Omid - Challenge 34

data-challenges
advanced-exercises
🔰 In the question table, sales data for different customers are provided.
Published

March 24, 2026

Illustration for Omid - Challenge 34

Challenge Description

🔰 In the question table, sales data for different customers are provided.

Solutions

library(tidyverse)
library(readxl)

input = read_excel("files/CH-034 Customer Return Cycle.xlsx", range = "B2:F26")
test  = read_excel("files/CH-034 Customer Return Cycle.xlsx", range = "J2:K6")

result = input %>%
  select(Date, `Customer ID`) %>%
  arrange(`Customer ID`, Date) %>%
  distinct() %>% 
  mutate(lag = lag(Date), .by = `Customer ID`) %>%
  mutate(diff = Date - lag) %>%
  summarise(`Avg Return Cycle` = mean(diff, na.rm = TRUE), .by = `Customer ID`) %>% 
  mutate(`Avg Return Cycle` = as.numeric(`Avg Return Cycle`)) %>%
  select(Customer = `Customer ID`, `Avg Return Cycle`)

identical(result, test)
# [1] TRUE
  • Logic:

    • Reads the workbook ranges needed for the challenge

    • Aggregates or ranks values at the relevant grouping level

    • Builds the intermediate columns that drive the final result

  • Strengths:

    • The R solution stays close to the workbook rule and keeps the transformation compact.
  • Areas for Improvement:

    • The code assumes the sheet structure and source ranges remain stable.
  • Gem:

    • The strongest part of the solution is choosing the right intermediate representation before shaping the final output.
import pandas as pd

input = pd.read_excel("CH-034 Customer Return Cycle.xlsx", sheet_name="Sheet1", usecols="B:F", skiprows=1)
test = pd.read_excel("CH-034 Customer Return Cycle.xlsx", sheet_name="Sheet1", usecols="J:K", skiprows=1, nrows = 4)

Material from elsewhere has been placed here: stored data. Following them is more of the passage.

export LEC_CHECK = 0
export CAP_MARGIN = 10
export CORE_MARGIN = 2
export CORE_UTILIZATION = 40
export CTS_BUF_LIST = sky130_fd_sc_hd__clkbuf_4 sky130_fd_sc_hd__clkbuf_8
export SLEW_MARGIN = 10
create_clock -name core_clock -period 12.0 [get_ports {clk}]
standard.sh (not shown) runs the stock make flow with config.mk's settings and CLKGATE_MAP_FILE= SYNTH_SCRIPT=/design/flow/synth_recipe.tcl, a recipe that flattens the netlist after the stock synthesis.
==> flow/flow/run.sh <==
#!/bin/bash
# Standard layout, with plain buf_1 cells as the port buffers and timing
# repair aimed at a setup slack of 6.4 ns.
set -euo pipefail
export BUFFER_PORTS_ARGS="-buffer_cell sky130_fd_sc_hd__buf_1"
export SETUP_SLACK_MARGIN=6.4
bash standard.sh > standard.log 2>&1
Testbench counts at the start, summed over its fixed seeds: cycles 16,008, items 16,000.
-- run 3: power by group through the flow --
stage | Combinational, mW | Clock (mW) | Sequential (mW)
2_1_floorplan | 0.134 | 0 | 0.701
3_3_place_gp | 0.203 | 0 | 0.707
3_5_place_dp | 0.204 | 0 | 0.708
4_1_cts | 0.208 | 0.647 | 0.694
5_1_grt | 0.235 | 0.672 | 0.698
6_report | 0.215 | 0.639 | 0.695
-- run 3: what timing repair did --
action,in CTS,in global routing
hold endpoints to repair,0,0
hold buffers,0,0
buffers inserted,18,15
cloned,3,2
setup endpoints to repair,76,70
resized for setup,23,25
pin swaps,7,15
Source: an optimization exercise on an open RTL-to-GDS flow (aim: small area, a short achievable clock period and few clock cycles per item). Production flows keep margins and buffers that such runs may drop.
In this exercise RTL edits were held to simulation tests only and were not proved equivalent to the original.

File: flow/config.mk
export PLATFORM = sky130hd
export DESIGN_NAME = mars_core
export DESIGN_NICKNAME = mars_core
export VERILOG_FILES = /design/flow/design.v
export SDC_FILE = /design/flow/constraint.sdc
export NUM_CORES = 4
export LEC_CHECK = 0
export CAP_MARGIN = 20
export CORE_MARGIN = 2
export CORE_UTILIZATION = 40
export SLEW_MARGIN = 20
File: flow/constraint.sdc
create_clock -name core_clock -period 24.0 [get_ports {clk}]
set_input_delay 4.8000 -clock core_clock [delete_from_list [all_inputs] [get_ports {clk}]]
set_output_delay 4.8000 -clock core_clock [all_outputs]
set_load 0.01 [all_outputs]
Source: an optimization exercise on an open RTL-to-GDS flow (aim: small area, a short achievable clock period and few clock cycles per item). Production flows keep margins and buffers that such runs may drop. Function was checked by simulation only, so behaviour that the tests miss may differ from the original. No activity file was given, so power comes from the tool's default toggle rates.

==> flow/design.v <==
module picycle (
    input  wire         clk,
    input  wire         rst,           
    input  wire [63:0]  cmd,
    input  wire         cmd_valid,
    output wire         cmd_ready,
    output wire [31:0]  pwm_pulse,
    output reg          pwm_write,
    output wire [191:0] led,
    output wire [31:0]  seq_pos,
    output wire         seq_valid,
    output wire         seq_done,
    output wire         seq_dir,
    output wire [31:0]  seq_cycles,
    output wire         status_ill
);
    localparam signed [31:0] PULSE_LOWER    = 32'sd500000;
    localparam signed [31:0] PULSE_INTERVAL = 32'sd2000000;
    localparam signed [31:0] MAX_ANGLE      = 32'sd180;
    localparam        [31:0] MIN_STEP       = 32'd2000;
    localparam signed [31:0] PULSE_RESET    = PULSE_LOWER;
    localparam        [31:0] BLINK_DIV      = 32'd1000000;
    reg               ill;
    reg signed [31:0] act_cmd, act_cur;
    reg signed [31:0] cfg_lower, cfg_upper;
    reg        [31:0] cfg_ticks, cfg_target;
    reg signed [31:0] seq_l, seq_u;
    reg        [31:0] seq_t, seq_n;
    reg signed [95:0] seq_acc;
    reg               f_dir, f_done, f_valid;
    reg        [31:0] seq_cyc;
    reg signed [31:0] seq_out;
    reg        [23:0] dsp_color;
    reg        [7:0]  dsp_value;
    reg               blk_en, blk_phase;
    reg        [31:0] dsp_freq;
    reg        [19:0] dsp_acc;
    assign pwm_pulse  = act_cur;
    assign seq_pos    = seq_out;
    assign seq_valid  = f_valid;
    assign seq_done   = f_done;
    assign seq_dir    = f_dir;
    assign seq_cycles = seq_cyc;
    assign status_ill = ill;
    wire shown = !blk_en || blk_phase;
    genvar gi;
    generate
        for (gi = 0; gi < 8; gi = gi + 1) begin : g_led
            assign led[24*gi +: 24] = (shown && dsp_value[gi]) ? dsp_color : 24'h000000;
        end
    endgenerate
    wire [7:0]  opc = cmd[63:56];
    wire [7:0]  fn  = cmd[55:48];
    wire [15:0] rsv = cmd[47:32];
    wire [31:0] imm = cmd[31:0];
    wire rsv_ok = (rsv == 16'd0);
    wire is_nop     = rsv_ok && opc == 8'h00 && fn == 8'd0 && imm == 32'd0;
    wire is_act_tgt = rsv_ok && opc == 8'h10 && fn == 8'd0;
    wire is_act_adv = rsv_ok && opc == 8'h11 && fn == 8'd0 && imm == 32'd0;
    wire is_seq_cfg = rsv_ok && opc == 8'h20 && fn[7:3] == 5'd0;
    wire is_seq_rst = rsv_ok && opc == 8'h21 && fn[7:1] == 7'd0 && imm == 32'd0;
    wire is_seq_adv = rsv_ok && opc == 8'h22 && fn[7:1] == 7'd0 && imm == 32'd0;
    wire is_dsp_col = rsv_ok && opc == 8'h30 && fn == 8'd0;
    wire is_dsp_blk = rsv_ok && opc == 8'h31 && fn[7:1] == 7'd0;
    wire is_dsp_rnd = rsv_ok && opc == 8'h32 && fn == 8'd0;
    wire is_dsp_adv = rsv_ok && opc == 8'h33 && fn == 8'd0;
    wire is_legal   = is_nop | is_act_tgt | is_act_adv | is_seq_cfg | is_seq_rst |
                      is_seq_adv | is_dsp_col | is_dsp_blk | is_dsp_rnd | is_dsp_adv;
    reg         mul_start;
    reg  [31:0] mul_a_in, mul_b_in;
    wire [63:0] mul_p;
    wire        mul_done;
    picycle_mul u_mul (
        .clk(clk), .rst(rst), .start(mul_start),
        .a(mul_a_in), .b(mul_b_in), .p(mul_p), .done(mul_done)
    );
    reg         div_start;
    reg  [95:0] div_n_in;
    reg  [6:0]  div_bits_in;
    reg  [31:0] div_d_in;
    wire [95:0] div_q;
    wire [31:0] div_r;
    wire        div_done;
    picycle_div u_div (
        .clk(clk), .rst(rst), .start(div_start),
        .n(div_n_in), .nbits(div_bits_in), .d(div_d_in),
        .q(div_q), .r(div_r), .done(div_done)
    );
    localparam [3:0] S_IDLE    = 4'd0,
                     S_A2P     = 4'd1,    
                     S_A2P_DIV = 4'd2,
                     S_ADV_DIV = 4'd3,
                     S_RST_MUL = 4'd4,
                     S_SEQ_DIV = 4'd5,
                     S_DSP_MUL = 4'd6,
                     S_DSP_DIV = 4'd7,
                     S_SEQ_START = 4'd8;
    reg [3:0]  state;
    reg        coupled;             
    reg signed [31:0] a2p_angle;    
    reg        adv_neg;             
    reg        l_neg;               
    reg        acc_neg;             
    assign cmd_ready = (state == S_IDLE);
    wire take = cmd_valid && cmd_ready;
    wire signed [32:0] act_d   = {act_cmd[31], act_cmd} - {act_cur[31], act_cur};
    wire        [32:0] act_d_abs = act_d[32] ? -act_d : act_d;
    wire        [34:0] act_3d  = {2'b00, act_d_abs} + {1'b0, act_d_abs, 1'b0};
    wire [34:0] pd_q = div_q[34:0];
    wire [32:0] pd_2r = {div_r, 1'b0};
    wire        pd_up = (pd_2r > 33'd100) || (pd_2r == 33'd100 && pd_q[0]);
    wire [34:0] pd_mag = pd_q + {34'd0, pd_up};
    wire [31:0] pd_step = (pd_mag < {3'd0, MIN_STEP}) ? MIN_STEP : pd_mag[31:0];
    wire signed [31:0] act_next = adv_neg ? act_cur - pd_step : act_cur + pd_step;
    wire signed [95:0] seq_step = {{63{seq_u[31]}}, seq_u, 1'b0} - {{63{seq_l[31]}}, seq_l, 1'b0};
    wire signed [95:0] acc_next = f_dir ? seq_acc - seq_step : seq_acc + seq_step;
    wire        rq_rz   = (div_r == 32'd0);
    wire [95:0] rq_floor = acc_neg ? (rq_rz ? -div_q : ~div_q) : div_q;      
    wire [31:0] rq_rem   = (acc_neg && !rq_rz) ? seq_t - div_r : div_r;
    wire [32:0] rq_2r    = {rq_rem, 1'b0};
    wire        rq_up    = (rq_2r > {1'b0, seq_t}) || (rq_2r == {1'b0, seq_t} && rq_floor[0]);
    wire signed [95:0] rq_round = rq_floor + {95'd0, rq_up};
    wire rq_at_u = (rq_round == {{64{seq_u[31]}}, seq_u});
    wire rq_at_l = (rq_round == {{64{seq_l[31]}}, seq_l});
    wire [31:0] cyc_inc = seq_cyc + 32'd1;
    wire [64:0] dsp_t = {1'b0, mul_p} + {45'd0, dsp_acc};
    always @(posedge clk) begin
        mul_start <= 1'b0;
        div_start <= 1'b0;
        pwm_write <= 1'b0;
        if (rst) begin
            state      <= S_IDLE;
            ill        <= 1'b0;
            act_cmd    <= PULSE_RESET;
            act_cur    <= PULSE_RESET;
            cfg_lower  <= 32'sd0;
            cfg_upper  <= 32'sd0;
            cfg_ticks  <= 32'd1;
            cfg_target <= 32'd0;
            seq_l      <= 32'sd0;
            seq_u      <= 32'sd0;
            seq_t      <= 32'd1;
            seq_n      <= 32'd0;
            seq_acc    <= 96'sd0;
            f_dir      <= 1'b0;
            f_done     <= 1'b1;
            f_valid    <= 1'b0;
            seq_cyc    <= 32'd0;
            seq_out    <= 32'sd0;
            dsp_color  <= 24'd0;
            dsp_value  <= 8'd0;
            blk_en     <= 1'b0;
            blk_phase  <= 1'b1;
            dsp_freq   <= 32'd1000;
            dsp_acc    <= 20'd0;
            coupled    <= 1'b0;
        end else begin
            case (state)
            S_IDLE: if (take) begin
                if (!is_legal) begin
                    ill <= 1'b1;
                end else if (is_act_tgt) begin
                    a2p_angle <= imm;
                    state     <= S_A2P;
                end else if (is_act_adv) begin
                    if (act_d != 33'sd0) begin
                        adv_neg     <= act_d[32];
                        div_n_in    <= {61'd0, act_3d};
                        div_bits_in <= 7'd35;
                        div_d_in    <= 32'd100;
                        div_start   <= 1'b1;
                        state       <= S_ADV_DIV;
                    end
                end else if (is_seq_cfg) begin
                    case (fn[2:0])
                        3'd0: cfg_lower  <= imm;
                        3'd1: cfg_upper  <= imm;
                        3'd2: if (imm != 32'd0) cfg_ticks <= imm;
                        3'd3: cfg_target <= imm;
                        default: ;
                    endcase
                end else if (is_seq_rst) begin
                    seq_l   <= cfg_lower;
                    seq_u   <= cfg_upper;
                    seq_t   <= cfg_ticks;
                    seq_n   <= cfg_target;
                    f_dir   <= 1'b0;
                    seq_cyc <= 32'd0;
                    f_done  <= 1'b0;
                    seq_out <= cfg_lower;
                    f_valid <= 1'b1;
                    coupled <= fn[0];
                    l_neg   <= cfg_lower[31];
                    mul_a_in  <= cfg_lower[31] ? -cfg_lower : cfg_lower;
                    mul_b_in  <= cfg_ticks;
                    mul_start <= 1'b1;
                    state     <= S_RST_MUL;
                end else if (is_seq_adv) begin
                    if (f_done) begin
                        f_valid <= 1'b0;
                    end else begin
                        seq_acc <= acc_next;
                        coupled <= fn[0];
                        state   <= S_SEQ_START;
                    end
                end else if (is_dsp_col) begin
                    if (imm[31:24] == 8'd0) dsp_color <= imm[23:0];
                end else if (is_dsp_blk) begin
                    if (!fn[0]) begin
                        blk_en    <= 1'b0;
                        blk_phase <= 1'b1;
                        dsp_acc   <= 20'd0;
                    end else if (imm != 32'd0) begin
                        if (!blk_en) begin
                            blk_phase <= 1'b1;
                            dsp_acc   <= 20'd0;
                        end
                        blk_en   <= 1'b1;
                        dsp_freq <= imm;
                    end
                end else if (is_dsp_rnd) begin
                    if (!imm[31] && imm[30:8] == 23'd0) dsp_value <= imm[7:0];
                end else if (is_dsp_adv) begin
                    if (blk_en) begin
                        mul_a_in  <= imm;
                        mul_b_in  <= dsp_freq;
                        mul_start <= 1'b1;
                        state     <= S_DSP_MUL;
                    end
                end
            end
            S_A2P: begin
                if (a2p_angle <= 32'sd0) begin
                    act_cmd <= PULSE_LOWER;
                    state   <= S_IDLE;
                end else if (a2p_angle >= MAX_ANGLE) begin
                    act_cmd <= PULSE_LOWER + PULSE_INTERVAL;
                    state   <= S_IDLE;
                end else begin
                    div_n_in    <= {64'd0, PULSE_INTERVAL * a2p_angle};
                    div_bits_in <= 7'd32;
                    div_d_in    <= MAX_ANGLE;
                    div_start   <= 1'b1;
                    state       <= S_A2P_DIV;
                end
            end
            S_A2P_DIV: if (div_done) begin
                act_cmd <= PULSE_LOWER + div_q[31:0];
                state   <= S_IDLE;
            end
            S_ADV_DIV: if (div_done) begin
                if (pd_mag != 35'd0) begin
                    act_cur   <= act_next;
                    pwm_write <= 1'b1;
                end
                state <= S_IDLE;
            end
            S_RST_MUL: if (mul_done) begin
                seq_acc <= l_neg ? -{32'd0, mul_p} : {32'd0, mul_p};
                if (coupled) begin
                    a2p_angle <= seq_l;
                    state     <= S_A2P;
                end else begin
                    state <= S_IDLE;
                end
            end
            S_SEQ_START: begin
                acc_neg     <= seq_acc[95];
                div_n_in    <= seq_acc[95] ? -seq_acc : seq_acc;
                div_bits_in <= 7'd96;
                div_d_in    <= seq_t;
                div_start   <= 1'b1;
                state       <= S_SEQ_DIV;
            end
            S_SEQ_DIV: if (div_done) begin
                if (rq_at_u || rq_at_l) f_dir <= ~f_dir;
                if (rq_at_l) begin
                    seq_cyc <= cyc_inc;
                    if (cyc_inc == seq_n) f_done <= 1'b1;
                end
                seq_out <= rq_round[31:0];
                f_valid <= 1'b1;
                if (coupled) begin
                    a2p_angle <= rq_round[31:0];
                    state     <= S_A2P;
                end else begin
                    state <= S_IDLE;
                end
            end
            S_DSP_MUL: if (mul_done) begin
                div_n_in    <= {31'd0, dsp_t};
                div_bits_in <= 7'd65;
                div_d_in    <= BLINK_DIV;
                div_start   <= 1'b1;
                state       <= S_DSP_DIV;
            end
            S_DSP_DIV: if (div_done) begin
                dsp_acc <= div_r[19:0];
                if (div_q[0]) blk_phase <= ~blk_phase;
                state <= S_IDLE;
            end
            default: state <= S_IDLE;
            endcase
        end
    end
endmodule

result = input[['Date', 'Customer ID']].sort_values(by=['Customer ID', 'Date']).drop_duplicates().reset_index(drop=True)
result['lag'] = result.groupby('Customer ID')['Date'].shift(1)
result['diff'] = (result['Date'] - result['lag']).dt.days
result = result.groupby('Customer ID')['diff'].mean().astype(int).reset_index()
result.columns = ['Customer', 'Avg Return Cycle']

print(result == test)   # True
  • Logic:

    • Reads the workbook ranges needed for the challenge

    • Aggregates or ranks values at the relevant grouping level

  • Strengths:

    • The Python version follows the same rule in a direct dataframe-oriented implementation.
  • Areas for Improvement:

    • The code assumes the workbook layout remains stable, so any sheet redesign would require small adjustments.
  • Gem:

    • The implementation stays close to the original workbook rule instead of adding unnecessary abstraction.

Difficulty Level

This task is moderate:

  • The business rule is readable, but the workbook still requires careful implementation to reach the expected layout.